We do not administer this program.
Students Participating (Fall 2020)
of Students Eligible Statewide
Scholarship Organizations (2020–21)
Average Scholarship Value (2016–17)
Average Value as a Percentage of Public School Per-student Spending
All Montana K–12 students are eligible for scholarships through the Tax Credits for Contributions to Student Scholarship Organizations program
Scholarship amounts are determined by SSOs. The maximum scholarship is 50 percent of the average per-pupil expenditure for the second most recently completed fiscal year ($5,514 for 2017–18). Each SSO’s average scholarship may not exceed 30 percent of the average per-pupil expenditure for the second most recently completed fiscal year ($3,308 for 2017–18).
All students between the ages of 5 and 18 in Montana are eligible.
EdChoice Expert Feedback
Montana’s tax-credit scholarship program suffers from design flaws that severely limit its ability to empower families to access schools that are the right fit for their children. Only a couple dozen students currently participate. Policymakers could do much more to expand educational opportunity.
All Montana students are eligible to participate but fewer than 0.01 percent of students statewide actually use a scholarship.

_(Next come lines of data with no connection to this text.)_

**src/rtl/display_pkg.sv**
```systemverilog
// ============================================================================
// Module   : display_pkg
// Brief    : Shared types and defaults for the display adapter timing path.
// Revision : 1.0 - initial release
// ============================================================================
`default_nettype none

package display_pkg;

  localparam int DEF_CW = 10;
  localparam int DEF_PW = 32;

  typedef enum logic [0:0] {
    IDLE = 1'b0,
    RUN  = 1'b1
  } state_e;

  // Layout shared with DataPath; do not reorder fields.
  typedef struct packed {
    logic [DEF_CW-1:0] hb;
    logic [DEF_CW-1:0] vb;
    logic [DEF_CW-1:0] aip;
    logic [DEF_CW-1:0] ail;
  } cfg_t;

endpackage

`default_nettype wire

```
**src/rtl/raster_counter.sv**
```systemverilog
// ============================================================================
// Module   : raster_counter
// Brief    : Free-running x/y raster position counter with line/frame wrap.
// Revision : 1.0 - initial release
// ============================================================================
`default_nettype none

module raster_counter
  import display_pkg::*;
#(
  parameter int CW = DEF_CW
) (
  input  logic        clk,
  input  logic        rst_n,
  input  logic        run_i,
  input  logic        clear_i,
  input  logic [CW:0] htot_i,
  input  logic [CW:0] vtot_i,
  output logic [CW:0] x_o,
  output logic [CW:0] y_o,
  output logic        line_wrap_o,
  output logic        frame_wrap_o
);

  logic [CW:0] x_q, x_d;
  logic [CW:0] y_q, y_d;

  assign line_wrap_o  = run_i && (x_q == (htot_i - 1'b1));
  assign frame_wrap_o = line_wrap_o && (y_q == (vtot_i - 1'b1));
  assign x_o          = x_q;
  assign y_o          = y_q;

  always_comb begin
    x_d = x_q;
    y_d = y_q;
    if (clear_i) begin
      x_d = '0;
      y_d = '0;
    end else if (run_i) begin
      if (line_wrap_o) begin
        x_d = '0;
        y_d = frame_wrap_o ? '0 : y_q + 1'b1;
      end else begin
        x_d = x_q + 1'b1;
      end
    end
  end

  always_ff @(posedge clk or negedge rst_n) begin
    if (!rst_n) begin
      x_q <= '0;
      y_q <= '0;
    end else begin
      x_q <= x_d;
      y_q <= y_d;
    end
  end

endmodule

`default_nettype wire

```
**src/rtl/display_timing_gen.sv**
```systemverilog
// ============================================================================
// Module   : display_timing_gen
// Brief    : Raster timing generator (hsync/vsync/de/coords) and pixel pump.
// Revision : 1.0 - initial release
// ============================================================================
`default_nettype none

module display_timing_gen
  import display_pkg::*;
#(
  parameter int CW   = DEF_CW,
  parameter int PW   = DEF_PW,
  parameter int HS_W = 2,
  parameter int VS_L = 1
) (
  input  logic          clk,
  input  logic          reset,
  input  logic          enable,
  input  logic [CW-1:0] hb_cfg,
  input  logic [CW-1:0] vb_cfg,
  input  logic [CW-1:0] aip_cfg,
  input  logic [CW-1:0] ail_cfg,
  input  logic [PW-1:0] pix_data,
  input  logic          pix_valid,
  output logic          pix_ready,
  output logic          hsync,
  output logic          vsync,
  output logic          de,
  output logic [PW-1:0] rgb_out,
  output logic [CW-1:0] x,
  output logic [CW-1:0] y,
  output logic          frame_start,
  output logic          underflow
);

  localparam logic [CW:0] HS_LEN_MAX = (CW+1)'(HS_W);
  localparam logic [CW:0] VS_LEN_MAX = (CW+1)'(VS_L);

  state_e        state_q, state_d;
  cfg_t          shadow_q, shadow_d;

  logic          start_ok;
  logic          load_cfg;
  logic          cnt_run;
  logic          cnt_clear;
  logic          line_wrap;
  logic          frame_wrap;

  logic [CW:0]   x_cnt, y_cnt;
  logic [CW:0]   aip_w, ail_w, hb_w, vb_w;
  logic [CW:0]   htot, vtot;
  logic [CW:0]   hs_len, vs_len;

  logic          run;
  logic          active;
  logic          hs_dec, vs_dec, fs_dec;

  logic          hsync_q, vsync_q, de_q, fs_q, uf_q;
  logic          uf_d;
  logic [PW-1:0] rgb_q, rgb_d;

  assign start_ok = enable && (aip_cfg != '0) && (ail_cfg != '0);

  // ---------------------------------------------------------------- FSM
  always_ff @(posedge clk or negedge reset) begin
    if (!reset) begin
      state_q <= IDLE;
    end else begin
      state_q <= state_d;
    end
  end

  always_comb begin
    state_d = state_q;
    case (state_q)
      IDLE:    if (start_ok) state_d = RUN;
      RUN:     if (frame_wrap && !start_ok) state_d = IDLE;
      default: state_d = IDLE;
    endcase
  end

  always_comb begin
    cnt_run   = (state_q == RUN);
    cnt_clear = (state_q == IDLE);
    load_cfg  = start_ok && ((state_q == IDLE) || frame_wrap);
  end

  // Config is only sampled at frame boundaries so a frame is never torn.
  always_comb begin
    shadow_d = shadow_q;
    if (load_cfg) begin
      shadow_d = '{hb: hb_cfg, vb: vb_cfg, aip: aip_cfg, ail: ail_cfg};
    end
  end

  always_ff @(posedge clk or negedge reset) begin
    if (!reset) begin
      shadow_q <= '0;
    end else begin
      shadow_q <= shadow_d;
    end
  end

  assign aip_w = {1'b0, shadow_q.aip};
  assign ail_w = {1'b0, shadow_q.ail};
  assign hb_w  = {1'b0, shadow_q.hb};
  assign vb_w  = {1'b0, shadow_q.vb};
  assign htot  = aip_w + hb_w;
  assign vtot  = ail_w + vb_w;

  raster_counter #(
    .CW (CW)
  ) u_raster_counter (
    .clk          (clk),
    .rst_n        (reset),
    .run_i        (cnt_run),
    .clear_i      (cnt_clear),
    .htot_i       (htot),
    .vtot_i       (vtot),
    .x_o          (x_cnt),
    .y_o          (y_cnt),
    .line_wrap_o  (line_wrap),
    .frame_wrap_o (frame_wrap)
  );

  // ---------------------------------------------------------------- decode
  assign run    = (state_q == RUN);
  assign hs_len = (hb_w < HS_LEN_MAX) ? hb_w : HS_LEN_MAX;
  assign vs_len = (vb_w < VS_LEN_MAX) ? vb_w : VS_LEN_MAX;
  assign active = run && (x_cnt < aip_w) && (y_cnt < ail_w);
  assign hs_dec = run && (x_cnt >= aip_w) && (x_cnt < (aip_w + hs_len));
  assign vs_dec = run && (y_cnt >= ail_w) && (y_cnt < (ail_w + vs_len));
  assign fs_dec = run && (x_cnt == '0) && (y_cnt == '0);

  assign pix_ready = active;

  assign rgb_d = (active && pix_valid) ? pix_data : '0;
  assign uf_d  = run && (uf_q || (active && !pix_valid));

  always_ff @(posedge clk or negedge reset) begin
    if (!reset) begin
      hsync_q <= 1'b0;
      vsync_q <= 1'b0;
      de_q    <= 1'b0;
      fs_q    <= 1'b0;
      uf_q    <= 1'b0;
      rgb_q   <= '0;
    end else begin
      hsync_q <= hs_dec;
      vsync_q <= vs_dec;
      de_q    <= active;
      fs_q    <= fs_dec;
      uf_q    <= uf_d;
      rgb_q   <= rgb_d;
    end
  end

  assign hsync       = hsync_q;
  assign vsync       = vsync_q;
  assign de          = de_q;
  assign frame_start = fs_q;
  assign underflow   = uf_q;
  assign rgb_out     = rgb_q;

  // Positions beyond the CW-bit range (large blanking) read as all-ones.
  assign x = x_cnt[CW] ? {CW{1'b1}} : x_cnt[CW-1:0];
  assign y = y_cnt[CW] ? {CW{1'b1}} : y_cnt[CW-1:0];

endmodule

`default_nettype wire

```
**config.mk**
```make
export PLATFORM = sky130hd
export DESIGN_NAME = display_timing_gen
export DESIGN_NICKNAME = d
export VERILOG_FILES = /design/src/rtl/display_pkg.sv /design/src/rtl/raster_counter.sv /design/src/rtl/display_timing_gen.sv
export SDC_FILE = /design/constraint.sdc
export NUM_CORES = 1
export LEC_CHECK = 0
export BUFFER_PORTS_ARGS = -buffer_cell sky130_fd_sc_hd__buf_2
export CORE_MARGIN = 2
export CORE_UTILIZATION = 53
export CTS_BUF_LIST = sky130_fd_sc_hd__clkbuf_8
export DETAILED_ROUTE_END_ITERATION = 8
export GPL_TIMING_DRIVEN = 1
export MAX_ROUTING_LAYER = met4
export PLACE_DENSITY = 0.79
export SLEW_MARGIN = 20
export SYNTH_ARGS = -nofsm -noshare
export SYNTH_HDL_FRONTEND = slang
export SYNTH_HIERARCHICAL = 1
export SYNTH_SLANG_ARGS = --single-unit
```
**constraint.sdc**
```tcl
create_clock -name clk -period 4.4 [get_ports clk]
set_input_delay 0.66 -clock clk [delete_from_list [all_inputs] [get_ports clk]]
set_output_delay 0.66 -clock clk [all_outputs]
set_load 0.02 [all_outputs]
```
==> impl_metrics.tcl, run 1 <==
set metrics [dict create \
    r2r_start "shadow_q[20]" \
    fin_crit_sh_pct 98.6 \
    clk_latency_ns 0.40 \
    slowest_stage "a2111oi_4" \
    switching_share_pct 26.6 \
    arrival_ns 4.63 \
    p_per_area_nw_per_um2 174 \
    r2r_end "hb_w[8]" \
    path_max_fanout 5 \
    crit_top_cell "or3_1" \
    cp_slowest_stage_delay_ns 0.41 \
    clockBufferDepth 2 \
    synth_area_leaders "dfrtp_1, ha_1, mux2_2" \
    htree_levels 3 \
    fp.coreArea_um2 14400 \
    worstSetupStartpoint "shadow_q[20]" \
    yosys-top-cells-count "dfrtp_1, inv_1, ha_1, nor2_1, a21oi_1" \
    io_pins 134 \
    wire_per_inst_um 16.7 \
    vias 6721 \
    rows 44 \
    via_per_inst 5.61 \
    hpwl_mm 15.1 \
    gp_congestion 0.959 \
    finalInstanceArea_um2 9270 \
    area_delta_synth_final_pct 20.2 \
    synth_cells 816 \
    yosysMostFrequentCell "dfrtp_1" \
    finClkSkew_ns 0.0118 \
    fmax_ghz 0.230 \
    crit_end "hb_w[8]" \
    drt_iter0_drc 461 \
    clock_sinks 100 \
    first_pass_iters 4 \
    avgSynthCellArea_um2 9.46 \
    timing.reg2reg.setup_slack_ns 0.06 \
    pwr-share-clk_pct 36.0 \
    drive_above_1_share_pct 32.1 \
    drc 0 \
    grt_pass1_wl_mm 32.5 \
    cts_tree "done" \
    yosysUniqueCellTypes 62 \
    combPwrFrac_pct 7.0 \
    placed_area_um2 8830 \
    synth_edf_count 0 \
    seq_area_frac_synth_pct 32.4 \
    synthFlopType "dfrtp_1" \
    finalPower_mw 1.61 \
    p_sw_mw 0.428 \
    hold_ws_ns 0.386 \
    grt_pass1_vias 6644 \
    yosys.area.top_type "dfrtp_1" \
    hold_viol_final 0 \
    rsz0062_at_grt "true" \
    drv_slew 0 \
    die-area_um2 15500 \
    end_kind "register" \
    tightest_slew_ns 0.975 \
    grt_max_degree 75 \
    antenna_found_initial 0 \
    ys_warn_count 6 \
    synth-async-reset-ratio_pct 100 \
    routed_wl_mm 19.9 \
    slew_headroom_pct 35.0 \
    status "finished, final reports clean" \
    drtAntennaViolNets 0 \
    die_x_um 125 \
    p_leak_nw 4.81 \
    clk_pin_slew_worst_paths_ns 0.11 \
    syn_area_um2 7720 \
    antenna_cells 0 \
    synth_top_area_share_pct 32.4 \
    nNetsFinal 1172 \
    power_frac_seq_pct 57.0 \
    die_h_um 125 \
    reg2reg_depth 19 \
    max-vdd-ir-drop_mv 0.236 \
    grt_overflow 0 \
    numCtsBuffers 9 \
    clock-root-buffer "clkbuf_8" \
    crit_chain "ha_2, inv_1, fa_2, nor2b_2, o21ai_1, a21boi_2, o21ai_2, xnor2_1, or3_1, or3_1, a211o_1, a2111oi_4, nand2_2, nor2_2, nand2b_4, nand4_1, buf_4, clkbuf_16, mux2_2" \
    start_kind "register" \
    hold_path_class "input pin to async pin" \
    numPortBuffers 133 \
    nFillCells 1197 \
    final.min_clock_period_ns 4.34 \
    maxCapViolations 0 \
    grt.total_usage_pct 26.6 \
    crit_type "register to register" \
    ys_ff_latch 100 \
    critPathRequiredTime_ns 4.69 \
    setup_viol 0 \
    initial_utilization_pct 53.7 \
    internal_power_mw 1.18 \
]
cell usage in the layout, fill, tap and decap left out, types with 5 or more instances in the layout:
| cell | n |
|---|---|
| o211ai_1 | 6 |
| o21ai_1 | 5 |
| and3_1 | 7 |
| a21oi_1 | 43 |
| ha_1 | 81 |
| conb_1 | 18 |
| nor3_2 | 29 |
| nor2_1 | 51 |
| nor4_1 | 19 |
| o21ai_0 | 19 |
| or3_1 | 12 |
| nand2_1 | 28 |
| or4_1 | 5 |
| dfrtp_1 | 100 |
| nor3_1 | 18 |
| nand3_1 | 27 |
| clkbuf_8 | 9 |
| a21o_1 | 10 |
| xor2_1 | 27 |
| mux2_2 | 40 |
| o21a_1 | 12 |
| a211o_1 | 7 |
| buf_2 | 132 |
| or4b_4 | 6 |
| nand4_1 | 10 |
| or2_2 | 21 |
| o32ai_1 | 5 |
| nand2b_1 | 8 |
| buf_4 | 47 |
| xnor2_1 | 32 |
| nand3b_1 | 6 |
| nor2b_1 | 5 |
| inv_1 | 85 |
worst max-delay path: cells and delay by family, from the launching register on:
kind,cells,cell delay (ns)
and+or+nand+nor,7,1.31
muxes,1,0.27
DFF,1,0.38
xor gates and xnor gates,1,0.14
buffers and inverters,3,0.41
AOI/OAI and AO/OA,5,1.19
adders and majority gates,2,0.53
cell type report:
| cell class | count | area, um2 | area share (%) |
|---|---|---|---|
| Multi-Input combinational cell | 626 | 4930 | 53.1 |
| Sequential cell | 100 | 2500 | 27.0 |
| Timing Repair Buffer | 184 | 1090 | 11.8 |
| Inverter | 87 | 332 | 3.58 |
| Tap cell | 184 | 230 | 2.48 |
| Clock buffer | 9 | 124 | 1.34 |
| Clock inverter | 7 | 66.3 | 0.715 |
power by group through the flow:
| stage | Combinational, mW | Sequential (mW) | Clock (mW) |
|---|---|---|---|
| final | 0.112 | 0.919 | 0.579 |
| after global routing | 0.128 | 0.919 | 0.632 |
| after CTS | 0.114 | 0.919 | 0.597 |
| after detailed placement | 0.114 | 0.937 | 0 |
| after global placement | 0.111 | 0.937 | 0 |
| after floorplan | 0.0476 | 0.937 | 0 |
repair_timing:
| item | CTS | global route |
|---|---|---|
| hold endpoints to repair | 0 | 0 |
| setup endpoints to repair | 40 | 40 |
| hold buffers | 0 | 0 |
| gates cloned | 2 | 1 |
| gates resized for setup | 13 | 25 |
| pin swaps | 11 | 19 |
| setup buffers | 6 | 7 |
logic make-up after synthesis:
logic type	Yosys count	share of synthesized area (%)
buffers and inverters	107	5.79
DFF	100	32.4
xor gates and xnor gates	59	6.70
other	1	0.0486
AOI/OAI and AO/OA	147	13.2
adders and majority gates	88	14.7
and+or+nand+nor	272	21.0
muxes	42	6.10
flip-flops by register name, summed over array words and instances, names as in the netlist:
| name | flops |
|---|---|
| hb_w | 10 |
| cnt_run | 1 |
| u_raster_counter/y_o | 11 |
| ail_w | 10 |
| shadow_q | 10 |
| frame_start | 1 |
| u_raster_counter/x_o | 11 |
| de | 1 |
| hsync | 1 |
| underflow | 1 |
| rgb_out | 32 |
| vsync | 1 |
| aip_w | 10 |
worst min path at each step:
stage          slack [ns]                       to  cells past startpoint
3_3_place_gp         0.52             shadow_q[20]                      1
2_1_floorplan        0.36                 ail_w[0]                      0
4_1_cts              0.44  u_raster_counter/y_o[5]                      1
3_5_place_dp         0.54             shadow_q[23]                      1
5_1_grt              0.45               rgb_out[9]                      3
6_report             0.39             shadow_q[26]                      1
stage by stage:
stage          std cells  utilization, %  setup WS [ns]  TNS [ns]
5_1_grt             1197            64.5         -0.167     -6.21
6_report            1197            64.5         0.0615         0
3_3_place_gp        1165            61.4          0.105         0
2_1_floorplan        833               -        0.00718         0
4_1_cts             1189            63.4         0.0213         0
3_5_place_dp        1165            61.4        -0.0269    -0.613
routing by layer:
layer | vias to the layer above | wire, um | GRT usage [%] | share of wire (%)
met5 | - | 0 | - | 0
met3 | 34 | 1470 | 5.54 | 7.4
met4 | 0 | 360 | 7.80 | 1.8
li1 | 3278 | - | - | -
met2 | 234 | 9240 | 41.2 | 46
met1 | 3175 | 8870 | 35.5 | 44
(Power assumes the default switching activity.)
==> run 2: changes to the inputs <==
--- a/config.mk
+++ b/config.mk
@@ -5,14 +5,15 @@
 export SDC_FILE = /design/constraint.sdc
 export NUM_CORES = 1
 export LEC_CHECK = 0
+export ABC_AREA = 1
 export BUFFER_PORTS_ARGS = -buffer_cell sky130_fd_sc_hd__buf_2
 export CORE_MARGIN = 2
-export CORE_UTILIZATION = 53
+export CORE_UTILIZATION = 54
 export CTS_BUF_LIST = sky130_fd_sc_hd__clkbuf_8
 export DETAILED_ROUTE_END_ITERATION = 8
 export GPL_TIMING_DRIVEN = 1
 export MAX_ROUTING_LAYER = met4
-export PLACE_DENSITY = 0.79
+export PLACE_DENSITY = 0.8
 export SLEW_MARGIN = 20
 export SYNTH_ARGS = -nofsm -noshare
 export SYNTH_HDL_FRONTEND = slang
==> run 2 against run 1 <==
  * Sequential power hardly changed
  * Clock skew is 0.0063 ns higher
  * Hold slack worse by 0.028 ns
  * Core utilization is 1.3 points lower
  * Non-clock buffer count is 48 lower
  * Cell count is 23% higher
  * Critical path type unchanged
  * Critical endpoint is now shadow_q[24]
  * Die area is 3.5% higher
==> impl_metrics.tcl, run 2 <==
set metrics [dict create \
    antenna_cells 0 \
    slowest_stage "dfrtp_1" \
    arrival_ns 4.09 \
    max-vdd-ir-drop_mv 0.380 \
    p_per_area_nw_per_um2 182 \
    synthFlopType "dfrtp_1" \
    hold_path_class "input pin to async pin" \
    clk_latency_ns 0.40 \
    hold_ws_ns 0.359 \
    worstSetupStartpoint "ail_w[0]" \
    finClkSkew_ns 0.0181 \
    p_sw_mw 0.444 \
    htree_levels 3 \
    area_delta_synth_final_pct 13.6 \
    antenna_found_initial 0 \
    nFillCells 1356 \
    synth_cells 1140 \
    final.min_clock_period_ns 3.78 \
    crit_chain "ha_1, inv_1, fa_1, o21ai_0, a21oi_1, o21ai_0, xor2_1, xor2_1, inv_1, nand2_1, nand2_1, nand2_1, nor2_1, nand3_1, nor2_1, or2_2, nand3_2, buf_12, nand2_1, o21ai_0" \
    rows 44 \
    clk_pin_slew_worst_paths_ns 0.11 \
    slew_headroom_pct 42.1 \
    via_per_inst 5.12 \
    die-area_um2 16100 \
    io_pins 134 \
    largest_register_ffs 32 \
    synth-async-reset-ratio_pct 100 \
    cp_slowest_stage_delay_ns 0.46 \
    vias 7566 \
    yosys-top-cells-count "nand2_1, inv_1, nor2_1, dfrtp_1, ha_1" \
    postCtsResizedCells 0 \
    clock-root-buffer "clkbuf_8" \
    grt_pass1_wl_mm 34.0 \
    die_x_um 127 \
    maxCapViolations 0 \
    fp.coreArea_um2 14600 \
    wire_per_inst_um 13.7 \
    ys_warn_count 6 \
    nNetsFinal 1452 \
    drtAntennaViolNets 0 \
    path_max_fanout 80 \
    grt_pass1_vias 7080 \
    rsz0062_at_grt "false" \
    r2r_start "ail_w[0]" \
    critPathRequiredTime_ns 4.70 \
    grt.total_usage_pct 27.0 \
    routed_wl_mm 20.2 \
    crit_top_cell "nand2_1" \
    drive_above_1_share_pct 17.3 \
    drt_iter0_drc 476 \
    numCtsBuffers 9 \
    avgSynthCellArea_um2 7.15 \
    start_kind "register" \
    die_h_um 127 \
    end_kind "register" \
    switching_share_pct 26.3 \
    seq_area_frac_synth_pct 30.7 \
    fmax_ghz 0.264 \
    fin_crit_sh_pct 85.9 \
    drc 0 \
    clock_sinks 100 \
    tns_ns 0 \
    gp_congestion 0.960 \
    synth_edf_count 0 \
    holdBufCountCts 0 \
    status "finished, final reports clean" \
    power_frac_seq_pct 54.5 \
    synth_top_area_share_pct 30.7 \
    hold_viol_final 0 \
    pwr-share-clk_pct 38.7 \
    final_common_cell "nand2_1" \
    grt_overflow 0 \
    yosys.area.top_type "dfrtp_1" \
    tightest_slew_ns 0.869 \
    internal_power_mw 1.24 \
    clockBufferDepth 2 \
    combPwrFrac_pct 6.9 \
    numPortBuffers 133 \
    yosysUniqueCellTypes 38 \
    drv_slew 0 \
    yosysMostFrequentCell "nand2_1" \
    ys_ff_latch 100 \
    grt_max_degree 81 \
    first_pass_iters 6 \
    hpwl_mm 16.2 \
    p_leak_nw 5.43 \
    syn_area_um2 8150 \
    most-common-layout-cells "nand2_1, inv_1, buf_2, nor2_1, dfrtp_1" \
    post_cts_buffers 0 \
    initial_utilization_pct 55.6 \
    setup_viol 0 \
    synth_area_leaders "dfrtp_1, ha_1, nand2_1" \
    crit_type "register to register" \
    cts_tree "done" \
]
## run 2: cell count changes after synthesis, moves of 29 or more
cell     before  now
inv_1        86  187
nor2_2        0   37
o21ai_0      24   65
nand2_1      29  273
nor2_1       52  112
nor3_2       29    0
mux2_2       40    0
## run 2: final cells by class
class	count	area, um2	area share [%]
multi-input combinational	847	4870	52.7
tap	184	230	2.49
clock buffer	9	124	1.34
timing repair buffer	136	703	7.60
sequential	100	2500	27.0
inverter	194	728	7.87
clock inverter	7	92.6	1.00
## run 2: kinds of logic (layout without fill, tap and decap cells)
| family | after synthesis | after routing | synth area share (%) |
|---|---|---|---|
| buffers and inverters | 210 | 346 | 10.3 |
| XOR/XNOR | 51 | 51 | 5.48 |
| AO/OA/AOI/OAI | 139 | 139 | 9.32 |
| adder cells (fa/ha/maj) | 88 | 88 | 13.9 |
| AND/OR/NAND/NOR | 551 | 551 | 30.3 |
| flip-flops | 100 | 100 | 30.7 |
| other | 1 | 18 | 0.0460 |
## run 2: path summary, 6_finish.rpt
check,endpoint,slack [ns],depth (start not counted)
worst max-delay path,shadow_q[24],0.62,20
worst min-delay path,u_raster_counter/x_o[9],0.36,1
worst max register to register,shadow_q[24],0.62,20
worst min register to register,hb_w[4],0.53,2
max in group asynchronous,rgb_out[14],3.08,2
min in group clk,rgb_out[31],0.46,3
## run 2: layer usage
metal / part of all wire, % / wire, um / track usage (%) / vias up
met1: 47 / 9550 / 36.3 / 3416
met2: 45 / 9120 / 42.9 / 232
met3: 6.5 / 1310 / 5.02 / 20
met5: 0 / 0 / - / -
met4: 1.3 / 266 / 6.08 / 0
li1: - / - / - / 3898
## run 2: per-stage QoR
step	total power [mW]	util [%]	area (um2)	setup slack (ns)	instances
floorplan	0.988	-	8210	0.967	1157
global placement	1.05	61.7	9040	0.738	1461
detailed placement	1.05	61.7	9040	0.658	1461
CTS	1.70	63.2	9250	0.641	1477
global route	1.75	63.2	9250	0.287	1477
finish	1.69	63.2	9250	0.618	1477
## run 2: power by group through the flow
| stage | clock (mW) | sequential [mW] | combinational, mW |
|---|---|---|---|
| 3_3_place_gp | 0 | 0.937 | 0.115 |
| 3_5_place_dp | 0 | 0.937 | 0.117 |
| 4_1_cts | 0.663 | 0.919 | 0.118 |
| 5_1_grt | 0.700 | 0.919 | 0.135 |
| 2_1_floorplan | 0 | 0.937 | 0.0507 |
| 6_report | 0.652 | 0.919 | 0.116 |
## run 2: critical path, delay by kind of cell (launching register included)
family                     cells  cell delay (ns)
adders and majority gates      2             0.65
DFF                            1             0.46
buffers and inverters          3             0.39
xor gates and xnor gates       2             0.52
AOI/OAI and AO/OA              4             0.74
and+or+nand+nor                9             0.93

The average scholarship size is only $500, which is just 4 percent of the average expenditure per student at Montana’s district schools, though the cap on scholarship values is somewhat higher (30% of the average per-pupil expenditures at district schools, or about $3,300). The rules regarding the amount of funding allowed per scholarship are overly complex as well. State government should allow SSOs to set whatever funding criteria they determine prudent and decide how to best manage their own funds. Moreover, only $2 million in tax credits are available in 2023, which is equivalent to only 0.16 percent of Montana’s total K–12 revenue.
In order to expand access to educational choice, Montana policymakers should dramatically increase the available tax credits and eliminate the cap on credits per donor. The program could also be converted into an education savings account to ensure that all students have access to the education that’s the right fit for them, whether private school or a customized course of education.
Rules and Regulations
- Income Limit: None
- Prior Year Public School Requirement: None
- Geographic Limit: Statewide
- Enrollment Cap: None
- Scholarship Cap: 50 percent of the statewide average per-pupil expenditure ($5,514 for 2017–18)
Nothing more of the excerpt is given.